In any consideration of this question it is important to distinguish sharply between the nervous control of muscular conditions and the metabolism of the brain and nerve substance itself. As emphasized particularly by Mathews, the brain receives a copious blood supply, and the blood coming to the brain is arterial, while that leaving the brain is venous, indicating that considerable oxidative metabolism occurs in brain tissue. Recently also Tashiro has shown that the carbon dioxide production of nerve fiber is increased when the nerve is stimulated to activity. , But since the entire weight of brain and nerve substance constitutes only about 2 per cent of the body weight, it remains questionable whether, even if its metabolism increases with "mental activity," the increase would be appreciable in measurements of the energy expenditure of the body as a whole. Probably the best-controlled experiments upon this problem, certainly the ones affording most accurate measurement of the energy expenditure, are those of Benedict and Carpenter, in which a number of college students were given course examinations in the respiration calorimeter and their energy metabolism during the three-hour period covered by the examination was compared with that during the same period on another day when the student sat in the calorimeter at rest. In some individuals the metabolism was higher during the examination period, while in others it was lower - results much more likely due to involuntary increase or decrease of muscular tension than to altered metabolism of the brain tissue. In the average of the entire series of experiments there appeared a slight increase of oxygen consumption, carbon dioxide output, and heat production during the examination, but the increase was so small and the exceptions so numerous that the investigators were not willing to conclude from their results that mental work has any positive effect upon the total metabolism, but rather infer the opposite.

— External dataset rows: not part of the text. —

[config.mk]
export PLATFORM = sky130hd
export DESIGN_NAME = sap1_controller
export DESIGN_NICKNAME = d
export VERILOG_FILES = /design/src/rtl/sap1_controller.sv
export SDC_FILE = /design/constraint.sdc
export NUM_CORES = 1
export LEC_CHECK = 0
export BUFFER_PORTS_ARGS = -buffer_cell sky130_fd_sc_hd__clkbuf_2
export CELL_PAD_IN_SITES_DETAIL_PLACEMENT = 1
export CELL_PAD_IN_SITES_GLOBAL_PLACEMENT = 2
export CORE_AREA = 2 2 53 55
export CTS_BUF_LIST = sky130_fd_sc_hd__clkbuf_4 sky130_fd_sc_hd__clkbuf_8 sky130_fd_sc_hd__clkbuf_16
export DETAILED_ROUTE_END_ITERATION = 8
export DIE_AREA = 0 0 55 57
export PLACE_DENSITY_LB_ADDON = 0.1
export SYNTH_ARGS = -nofsm -noshare
export SYNTH_HDL_FRONTEND = slang
export SYNTH_SLANG_ARGS = --single-unit
[constraint.sdc]
create_clock -name clk -period 1.73 [get_ports clk]
set_input_delay 0.0865 -clock clk [delete_from_list [all_inputs] [get_ports clk]]
set_output_delay 0.0865 -clock clk [all_outputs]
set_load 0.01 [all_outputs]
[src/rtl/sap1_controller.sv]
// sap1_controller: SAP-1 instruction sequencer. A six-stage T-state ring
// (T1..T6) plus a terminal HALT state, with a combinational decode of the
// current state and opcode into the 12-bit datapath control word.
//
// Ports:
//   clk      - rising-edge clock
//   rst_n    - asynchronous active-low reset (state -> T1, ctrl forced to 0)
//   run      - 1 = advance one T-state per clock, 0 = hold and force ctrl to 0
//   ir_op    - opcode nibble from the instruction register
//   ctrl     - control word {Cp,Ep,Lm,CE,Li,Ei,La,Ea,Su,Eu,Lb,Lo}
//   t_state  - one-hot T-state (bit0 = T1 .. bit5 = T6), zero in HALT
//   halted   - 1 while in HALT
module sap1_controller (
    input  logic        clk,
    input  logic        rst_n,
    input  logic        run,
    input  logic [3:0]  ir_op,
    output logic [11:0] ctrl,
    output logic [5:0]  t_state,
    output logic        halted
);

    localparam int unsigned CTRL_W = 12;

    // One-hot state encoding; bits [5:0] double as the t_state output.
    localparam logic [6:0] ST_T1   = 7'b000_0001;
    localparam logic [6:0] ST_T2   = 7'b000_0010;
    localparam logic [6:0] ST_T3   = 7'b000_0100;
    localparam logic [6:0] ST_T4   = 7'b000_1000;
    localparam logic [6:0] ST_T5   = 7'b001_0000;
    localparam logic [6:0] ST_T6   = 7'b010_0000;
    localparam logic [6:0] ST_HALT = 7'b100_0000;

    localparam logic [3:0] OP_LDA = 4'b0000;
    localparam logic [3:0] OP_ADD = 4'b0001;
    localparam logic [3:0] OP_SUB = 4'b0010;
    localparam logic [3:0] OP_OUT = 4'b1110;
    localparam logic [3:0] OP_HLT = 4'b1111;

    localparam logic [CTRL_W-1:0] CW_NONE    = 12'h000;
    localparam logic [CTRL_W-1:0] CW_EP_LM   = 12'h600;
    localparam logic [CTRL_W-1:0] CW_CP      = 12'h800;
    localparam logic [CTRL_W-1:0] CW_CE_LI   = 12'h180;
    localparam logic [CTRL_W-1:0] CW_EI_LM   = 12'h240;
    localparam logic [CTRL_W-1:0] CW_CE_LA   = 12'h120;
    localparam logic [CTRL_W-1:0] CW_CE_LB   = 12'h102;
    localparam logic [CTRL_W-1:0] CW_LA_EU   = 12'h024;
    localparam logic [CTRL_W-1:0] CW_LA_SUEU = 12'h02C;
    localparam logic [CTRL_W-1:0] CW_EA_LO   = 12'h011;

    logic [6:0]        state_q;
    logic [6:0]        state_d;
    logic [CTRL_W-1:0] word_c;

    // State register.
    always_ff @(posedge clk or negedge rst_n) begin
        if (!rst_n) begin
            state_q <= ST_T1;
        end else begin
            state_q <= state_d;
        end
    end

    // Next state: ring advances only while run is high; HLT diverts T4 to HALT.
    always_comb begin
        state_d = state_q;
        if (run) begin
            case (state_q)
                ST_T1:   state_d = ST_T2;
                ST_T2:   state_d = ST_T3;
                ST_T3:   state_d = ST_T4;
                ST_T4:   state_d = (ir_op == OP_HLT) ? ST_HALT : ST_T5;
                ST_T5:   state_d = ST_T6;
                ST_T6:   state_d = ST_T1;
                ST_HALT: state_d = ST_HALT;
                default: state_d = ST_T1;
            endcase
        end
    end

    // Control word decode; ir_op is only consulted in the execute states.
    always_comb begin
        word_c = CW_NONE;
        case (state_q)
            ST_T1: word_c = CW_EP_LM;
            ST_T2: word_c = CW_CP;
            ST_T3: word_c = CW_CE_LI;
            ST_T4: begin
                case (ir_op)
                    OP_LDA, OP_ADD, OP_SUB: word_c = CW_EI_LM;
                    OP_OUT:                 word_c = CW_EA_LO;
                    default:                word_c = CW_NONE;
                endcase
            end
            ST_T5: begin
                case (ir_op)
                    OP_LDA:         word_c = CW_CE_LA;
                    OP_ADD, OP_SUB: word_c = CW_CE_LB;
                    default:        word_c = CW_NONE;
                endcase
            end
            ST_T6: begin
                case (ir_op)
                    OP_ADD:  word_c = CW_LA_EU;
                    OP_SUB:  word_c = CW_LA_SUEU;
                    default: word_c = CW_NONE;
                endcase
            end
            default: word_c = CW_NONE;
        endcase
    end

    // Pause and reset both gate the word off without latency.
    assign ctrl    = (rst_n && run) ? word_c : CW_NONE;
    assign t_state = state_q[5:0];
    assign halted  = state_q[6];

endmodule

==> results.json <==
{
  "status": "complete, no violations",
  "top_register": "state_q",
  "fin_crit_ns": 1.69,
  "r2r-end": "state_q[6]",
  "hold_depth": 3,
  "vias_per_cell": 5.00,
  "ant_nets": 0,
  "clock-sinks": 7,
  "r2r_setup_slack_ns": 0.17,
  "overflow": 0,
  "drt_iter0_drc": 2,
  "clock_skew_ns": 0.00210,
  "final_layout_size_suffix_gt1_share_pct": 63.0,
  "async_reset_ff_share_pct": 100,
  "num_antenna_cells": 0,
  "port_buffers": 25,
  "cts_root_buffer": "clkbuf_4",
  "drc": 0,
  "dieArea_sq_um": 3140,
  "wl_per_cell_microns": 14.5,
  "whs_ns": 0.217,
  "synth-seq-cells": 7,
  "vdd_drop_max_uv": 748,
  "worstMarginPinSlew_ns": 0.468,
  "synth.top_cells.by_area": "dfrtp_1 (25%), dfstp_2 (4.3%), inv_1 (4.3%)",
  "num_vias": 750,
  "routed_wl_mm": 2.17,
  "ctsLongestPathBuffers": 2,
  "synth-edff-count": 0,
  "postSynthCellCount": 69,
  "clk_latency_ns": 0.25,
  "powerDensity_nw_per_um2": 1080,
  "r2r-start": "state_q[1]",
  "crit_path_end_kind": "output pin",
  "ys_types": 34,
  "first_pass_iters": 4,
  "grt.total_usage_pct": 14.7,
  "r2r.worst_path.cells": 5,
  "die_y_microns": 57,
  "setup_viol_count_final": 0,
  "top_regs": "state_q x7",
  "die_width_microns": 55,
  "dpl.hpwl_mm": 1.54,
  "syn-num-nets": 76,
  "largest_reg_flops": 7,
  "ioPinCount": 26,
  "cp.arrival_ns": 1.60,
  "syn_avg_cell_area_sq_um": 8.87,
  "clkTransAtPathRegs_ns": 0.05,
  "fin_nets": 127,
  "synth_top_area_share_pct": 24.5,
  "crit_path_start_kind": "flop",
  "leakagePower_uw": 0.000502,
  "grt_max_degree": 13,
  "critical_path_required_ns": 1.64,
  "synthTopCellsByCount": "inv_1 (7), nor2_1 (7), dfrtp_1 (6)",
  "slew_headroom_pct": 68.6,
  "area_delta_synth_final_pct": 70.8,
  "drv_slew": 0,
  "synth-seq-area-share_pct": 28.8,
  "place_congestion": 0.707,
  "power.total_uw": 1120,
  "ys.flop_type": "dfrtp_1",
  "min_from": "ir_op[2]",
  "holdCritPathClass": "in -> reg",
  "drv_cap": 0,
  "min_to": "state_q[6]",
  "place_area_sq_um": 808,
  "htreeDepth": 1,
  "yosysWarnings": 0,
  "num-fill-cells": 344,
  "fmax_mhz": 593,
  "design_area_sq_um": 1040,
  "post-route-period-util_pct": 97.5,
  "worstPathMaxFanout": 4,
  "syn-cell-area_sq_um": 612,
  "grt_pass1_vias": 721,
  "rows": 19,
  "grt_pass1_wl_mm": 3.40,
  "numCtsBuffers": 3,
  "tns_ns": 0,
  "synth_top_area_cell": "dfrtp_1",
  "rsz0062_at_grt": "true",
  "cts_tree": "yes",
  "hold_viol": 0,
  "initial_core_util_pct": 23.4,
  "crit_type": "reg -> out",
  "core_sq_um": 2620,
  "antenna_found_initial": 0
}
==> routing by layer <==
| metal | GRT usage, % | part of all wire (%) | wire length [microns] | up-vias |
|---|---|---|---|---|
| li1 | - | - | - | 364 |
| met1 | 20.0 | 45 | 976 | 360 |
| met2 | 23.1 | 50 | 1090 | 22 |
| met3 | 2.88 | 3.0 | 66 | 4 |
| met4 | 4.53 | 1.6 | 34 | 0 |
| met5 | 0 | 0 | 0 | - |
==> metrics by stage <==
step | setup WS (ns) | instances | util (%)
after global routing | -0.0768 | 150 | 40.0
after detailed placement | 0.165 | 128 | 30.9
after floorplan | 0.109 | 69 | -
after global placement | 0.133 | 128 | 30.9
final | 0.0431 | 150 | 40.0
after CTS | -0.00304 | 142 | 35.9
==> timing repair <==
item,CTS,global route
endpoints found under the setup margin,9,10
pin swaps,7,5
setup buffers,9,8
gates resized for setup,8,14
hold buffers,1,0
hold endpoints to repair,7,0
==> cell type report <==
type | count | area, sq um | share of cell area (%)
clock buffer | 4 | 30.0 | 2.87
inverter | 7 | 26.3 | 2.51
multi-input combinational | 53 | 458 | 43.8
sequential | 7 | 183 | 17.5
tap | 31 | 38.8 | 3.71
timing repair buffer | 48 | 309 | 29.6
==> logic make-up (layout without fill, tap and decap cells) <==
kind of cell    count (synthesis)  after routing  synth area share [%]
flops                           7              7                  28.8
compound gates                 14             14                  17.2
buf+inv                         9             59                  6.14
xor+xnor                        3              3                  4.30
simple gates                   36             36                  43.6
==> worst max-delay path, stage by stage (launching register included) <==
cell and delay [ns]:
dfrtp_2 0.45, nor4b_4 0.38, buf_4 0.17, nand3_2 0.07, a21oi_2 0.14, buf_2 0.14
==> worst max-delay path by stage <==
stage,start,end,slack (ns),cells after the start
floorplan,state_q[5],ctrl[4],0.11,4
global placement,state_q[3],ctrl[0],0.13,4
detailed placement,state_q[3],ctrl[4],0.17,4
CTS,state_q[5],ctrl[9],-0.003,4
global route,state_q[4],ctrl[8],-0.08,5
finish,state_q[5],ctrl[9],0.04,5
==> power breakdown <==
group	internal [uW]	switching (uW)	total, uW
combinational	356	315	671
clock	104	58.7	162
sequential	214	76.2	291
total	674	450	1120
==> cell usage in the layout, fill, tap and decap left out, drive strengths merged, types with 2 or more instances in the layout <==
cell type,count
clkbuf,23
dfrtp,6
xor2,2
nor2b,2
nand4b,2
a21oi,3
nand3,4
nor4,5
nor4b,2
nor3,4
nor2,7
nand2,3
nand2b,2
o21ai,4
buf,27
inv,7
nand4,4
Power figures use the tool's default switching activity.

Apparently we must conclude that such changes in energy metabolism as may result from differences in activity of the brain and nerves involved in the performance of mental work are so small, in comparison with the energy exchanges always going on in the muscles, that the former are quite obscured by the unavoidable fluctuations of the latter, and so play no measurable part in determining the total food requirement of the body.

Internal secretions, notably that of the thyroid gland, may exert a significant influence upon energy metabolism through augmenting the heart action and respiration rate, probably also through heightened muscular tension, and possibly in other ways. Lusk says: "With the possession of such a gland as the thyroid, whose suppression may diminish metabolism twenty per cent and whose stimulation may increase it 100 per cent, it is truly strange that the normal person should have a basal metabolism so regulated as to correspond to a definite heat loss per square meter of body surface." If, however, the thyroid gland is conspicuously over- or under-developed in size or activity the condition is regarded as a departure from health (goiter, myxedema); the effect of these and some other diseases upon energy metabolism has been summarized recently by DuBois l as follows:

"Basal metabolism is higher than normal in exophthalmic goiter, in fever, in lymphatic leukemia and pernicious anemia, in severe cardiac disease, and in some cases of severe diabetes and cancer. It is lower than normal in cretinism and myxedema, in old age, in some wasting diseases, and perhaps in some cases of obesity." "Diseases of the ductless glands other than thyroid show in some cases an increase, in some a decrease; but these are comparatively small."

1 Archives of Internal Medicine, Vol. 17, page 916 (1916).

Benedictl also holds, in opposition to some other authorities, that "when a carbohydrate-free diet is eaten an acidosis is developed which distinctly increases the cellular activity and results in a very noticeable increase in the basal metabolism."

In a recent general review of the factors affecting normal basal metabolism Benedict2 concludes" that the basal metabolism of an individual is a function, first, of the total mass of active protoplasmic tissue, and, second, of the stimulus to cellular activity existing at the time the measurement of the metabolism was made." And that: "Perhaps the most striking factors causing variations in the stimulus to cellular activity are age, sleep, prolonged fasting, character of the diet, and the after effect of severe muscular work."